# [Description of the task]
Given the records below, would you repeat exactly the lines that begin at the one containing "Mapped Avg Cell Area -> 11.16 um^2" and end at the one containing "PortBufs -> 638", inclusive?

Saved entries
++++++++++
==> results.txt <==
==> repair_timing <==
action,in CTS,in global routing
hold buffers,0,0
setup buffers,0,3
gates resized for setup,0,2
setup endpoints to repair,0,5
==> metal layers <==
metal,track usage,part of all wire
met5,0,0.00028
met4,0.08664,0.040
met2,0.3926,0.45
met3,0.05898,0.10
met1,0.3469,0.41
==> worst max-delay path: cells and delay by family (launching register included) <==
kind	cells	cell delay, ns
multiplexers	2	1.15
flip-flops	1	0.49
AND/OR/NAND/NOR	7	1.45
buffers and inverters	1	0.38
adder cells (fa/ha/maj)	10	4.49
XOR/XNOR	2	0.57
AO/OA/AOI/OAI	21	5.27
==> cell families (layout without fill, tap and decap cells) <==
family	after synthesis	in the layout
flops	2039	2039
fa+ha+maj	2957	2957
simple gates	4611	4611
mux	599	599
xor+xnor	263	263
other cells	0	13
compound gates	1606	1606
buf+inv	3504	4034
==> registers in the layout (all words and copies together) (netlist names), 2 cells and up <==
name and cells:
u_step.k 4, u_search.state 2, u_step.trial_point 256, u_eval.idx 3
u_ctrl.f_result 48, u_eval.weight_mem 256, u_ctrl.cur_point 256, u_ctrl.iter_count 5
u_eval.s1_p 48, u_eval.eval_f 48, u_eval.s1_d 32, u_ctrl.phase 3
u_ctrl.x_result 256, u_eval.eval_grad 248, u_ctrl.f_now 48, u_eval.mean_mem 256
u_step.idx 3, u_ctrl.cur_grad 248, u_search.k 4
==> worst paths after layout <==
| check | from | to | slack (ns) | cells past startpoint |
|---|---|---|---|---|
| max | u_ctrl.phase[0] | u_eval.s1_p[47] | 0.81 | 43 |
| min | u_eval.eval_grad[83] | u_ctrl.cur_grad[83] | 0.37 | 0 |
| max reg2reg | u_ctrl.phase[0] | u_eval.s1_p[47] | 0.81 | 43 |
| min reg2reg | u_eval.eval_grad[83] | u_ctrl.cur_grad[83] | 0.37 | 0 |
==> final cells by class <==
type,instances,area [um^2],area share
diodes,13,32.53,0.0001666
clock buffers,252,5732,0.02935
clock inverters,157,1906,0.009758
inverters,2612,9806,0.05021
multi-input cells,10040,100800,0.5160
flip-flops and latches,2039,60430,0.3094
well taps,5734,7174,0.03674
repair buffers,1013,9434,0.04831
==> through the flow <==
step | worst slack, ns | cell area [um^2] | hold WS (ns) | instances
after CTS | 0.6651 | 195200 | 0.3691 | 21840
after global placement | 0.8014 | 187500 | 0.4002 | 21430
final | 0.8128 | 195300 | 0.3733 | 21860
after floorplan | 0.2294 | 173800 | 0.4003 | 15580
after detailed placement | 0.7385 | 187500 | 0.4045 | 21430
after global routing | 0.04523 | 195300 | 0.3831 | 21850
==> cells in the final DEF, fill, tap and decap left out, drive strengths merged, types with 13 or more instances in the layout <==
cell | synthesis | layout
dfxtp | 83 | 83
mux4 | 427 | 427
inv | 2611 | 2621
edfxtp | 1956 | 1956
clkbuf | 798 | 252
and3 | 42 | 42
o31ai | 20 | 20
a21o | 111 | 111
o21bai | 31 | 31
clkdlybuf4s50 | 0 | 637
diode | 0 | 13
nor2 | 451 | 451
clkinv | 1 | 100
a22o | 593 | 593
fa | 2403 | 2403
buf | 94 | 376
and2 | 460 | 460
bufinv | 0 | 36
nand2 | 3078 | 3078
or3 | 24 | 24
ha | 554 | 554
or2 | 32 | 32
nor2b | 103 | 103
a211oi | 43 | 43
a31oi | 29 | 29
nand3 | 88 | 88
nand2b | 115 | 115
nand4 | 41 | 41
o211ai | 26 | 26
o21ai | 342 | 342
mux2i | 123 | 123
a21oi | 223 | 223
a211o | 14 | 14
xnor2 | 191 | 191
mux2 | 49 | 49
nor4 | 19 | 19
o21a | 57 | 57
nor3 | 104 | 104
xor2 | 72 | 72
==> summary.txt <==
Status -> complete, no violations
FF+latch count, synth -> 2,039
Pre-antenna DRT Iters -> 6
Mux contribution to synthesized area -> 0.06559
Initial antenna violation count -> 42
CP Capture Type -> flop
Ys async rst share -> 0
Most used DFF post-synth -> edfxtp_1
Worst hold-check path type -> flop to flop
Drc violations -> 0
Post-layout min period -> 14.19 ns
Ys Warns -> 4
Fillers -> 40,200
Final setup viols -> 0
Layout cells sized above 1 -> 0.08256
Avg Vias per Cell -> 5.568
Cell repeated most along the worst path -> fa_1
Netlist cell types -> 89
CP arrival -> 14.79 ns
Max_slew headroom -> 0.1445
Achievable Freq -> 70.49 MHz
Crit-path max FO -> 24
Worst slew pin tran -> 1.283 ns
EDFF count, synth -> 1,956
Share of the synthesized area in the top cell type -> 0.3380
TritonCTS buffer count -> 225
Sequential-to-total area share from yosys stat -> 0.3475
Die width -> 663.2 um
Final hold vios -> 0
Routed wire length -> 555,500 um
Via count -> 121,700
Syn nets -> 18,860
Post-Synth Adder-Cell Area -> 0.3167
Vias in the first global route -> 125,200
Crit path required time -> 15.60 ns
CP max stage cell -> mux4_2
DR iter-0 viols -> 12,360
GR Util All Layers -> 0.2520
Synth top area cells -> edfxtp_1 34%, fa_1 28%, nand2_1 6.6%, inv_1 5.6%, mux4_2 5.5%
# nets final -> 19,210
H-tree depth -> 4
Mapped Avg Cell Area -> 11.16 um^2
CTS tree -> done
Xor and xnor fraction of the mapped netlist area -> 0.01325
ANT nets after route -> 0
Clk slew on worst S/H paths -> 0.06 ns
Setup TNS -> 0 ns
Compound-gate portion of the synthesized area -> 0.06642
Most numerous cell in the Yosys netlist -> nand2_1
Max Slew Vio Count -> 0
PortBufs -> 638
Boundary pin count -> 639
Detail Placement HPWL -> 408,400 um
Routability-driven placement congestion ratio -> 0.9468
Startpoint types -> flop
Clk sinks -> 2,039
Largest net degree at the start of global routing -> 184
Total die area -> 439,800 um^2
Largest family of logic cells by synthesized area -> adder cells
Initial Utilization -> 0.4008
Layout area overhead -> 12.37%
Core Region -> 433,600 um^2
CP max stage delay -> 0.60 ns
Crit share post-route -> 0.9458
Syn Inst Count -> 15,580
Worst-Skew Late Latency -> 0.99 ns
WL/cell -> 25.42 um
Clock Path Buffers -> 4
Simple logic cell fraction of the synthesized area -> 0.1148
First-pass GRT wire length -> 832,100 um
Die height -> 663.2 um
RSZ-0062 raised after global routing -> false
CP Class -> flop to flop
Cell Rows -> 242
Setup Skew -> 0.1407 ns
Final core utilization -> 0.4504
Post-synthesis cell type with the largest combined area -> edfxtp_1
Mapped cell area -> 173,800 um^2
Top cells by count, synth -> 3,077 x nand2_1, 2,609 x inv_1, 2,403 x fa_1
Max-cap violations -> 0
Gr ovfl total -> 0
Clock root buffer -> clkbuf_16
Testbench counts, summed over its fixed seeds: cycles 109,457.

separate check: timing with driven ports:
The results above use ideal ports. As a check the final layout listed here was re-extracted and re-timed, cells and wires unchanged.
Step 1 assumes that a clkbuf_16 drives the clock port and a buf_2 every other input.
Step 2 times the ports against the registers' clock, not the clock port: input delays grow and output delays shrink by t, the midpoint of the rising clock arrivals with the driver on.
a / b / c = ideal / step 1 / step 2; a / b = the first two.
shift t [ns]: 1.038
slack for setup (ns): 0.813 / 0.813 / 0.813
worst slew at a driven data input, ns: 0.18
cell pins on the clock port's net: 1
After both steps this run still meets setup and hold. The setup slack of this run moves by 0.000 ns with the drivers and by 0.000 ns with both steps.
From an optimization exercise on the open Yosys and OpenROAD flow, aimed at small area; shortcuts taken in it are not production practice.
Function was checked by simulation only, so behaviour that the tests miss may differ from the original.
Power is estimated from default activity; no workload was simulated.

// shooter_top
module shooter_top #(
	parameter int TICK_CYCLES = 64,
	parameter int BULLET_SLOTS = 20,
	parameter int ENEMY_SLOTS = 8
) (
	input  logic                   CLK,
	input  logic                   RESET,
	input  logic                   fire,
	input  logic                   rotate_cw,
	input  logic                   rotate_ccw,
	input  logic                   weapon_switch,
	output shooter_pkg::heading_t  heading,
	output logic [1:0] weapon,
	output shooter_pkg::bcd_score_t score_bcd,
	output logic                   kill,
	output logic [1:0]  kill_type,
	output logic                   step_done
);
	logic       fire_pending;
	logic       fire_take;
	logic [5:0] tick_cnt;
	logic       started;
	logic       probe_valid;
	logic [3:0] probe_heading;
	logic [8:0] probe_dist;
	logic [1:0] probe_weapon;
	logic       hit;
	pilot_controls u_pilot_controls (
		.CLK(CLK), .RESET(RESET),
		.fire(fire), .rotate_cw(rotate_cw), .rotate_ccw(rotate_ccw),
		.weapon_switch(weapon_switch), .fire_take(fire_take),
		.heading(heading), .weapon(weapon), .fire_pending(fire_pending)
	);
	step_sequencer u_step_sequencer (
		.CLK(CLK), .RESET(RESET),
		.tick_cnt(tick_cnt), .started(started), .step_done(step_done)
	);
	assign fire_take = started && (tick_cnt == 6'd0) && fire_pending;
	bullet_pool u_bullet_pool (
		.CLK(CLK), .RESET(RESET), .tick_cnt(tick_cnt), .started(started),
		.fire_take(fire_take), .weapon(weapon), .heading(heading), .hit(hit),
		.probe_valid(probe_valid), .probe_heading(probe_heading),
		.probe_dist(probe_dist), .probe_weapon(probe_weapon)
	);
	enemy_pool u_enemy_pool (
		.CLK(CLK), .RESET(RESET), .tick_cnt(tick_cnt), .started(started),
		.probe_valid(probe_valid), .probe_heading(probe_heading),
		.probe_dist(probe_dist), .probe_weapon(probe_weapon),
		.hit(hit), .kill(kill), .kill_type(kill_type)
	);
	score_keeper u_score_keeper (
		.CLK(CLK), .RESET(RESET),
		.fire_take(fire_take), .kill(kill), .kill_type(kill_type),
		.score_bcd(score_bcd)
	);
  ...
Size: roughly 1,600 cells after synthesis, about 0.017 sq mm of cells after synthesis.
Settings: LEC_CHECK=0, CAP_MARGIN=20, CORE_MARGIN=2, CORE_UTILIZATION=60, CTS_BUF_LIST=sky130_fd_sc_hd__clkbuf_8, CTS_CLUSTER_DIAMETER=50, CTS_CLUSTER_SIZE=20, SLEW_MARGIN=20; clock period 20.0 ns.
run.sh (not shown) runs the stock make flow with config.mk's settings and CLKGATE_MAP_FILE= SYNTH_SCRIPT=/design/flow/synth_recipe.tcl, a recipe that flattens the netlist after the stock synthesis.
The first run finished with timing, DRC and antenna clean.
++++++++++
# [Reply]
Mapped Avg Cell Area -> 11.16 um^2
CTS tree -> done
Xor and xnor fraction of the mapped netlist area -> 0.01325
ANT nets after route -> 0
Clk slew on worst S/H paths -> 0.06 ns
Setup TNS -> 0 ns
Compound-gate portion of the synthesized area -> 0.06642
Most numerous cell in the Yosys netlist -> nand2_1
Max Slew Vio Count -> 0
PortBufs -> 638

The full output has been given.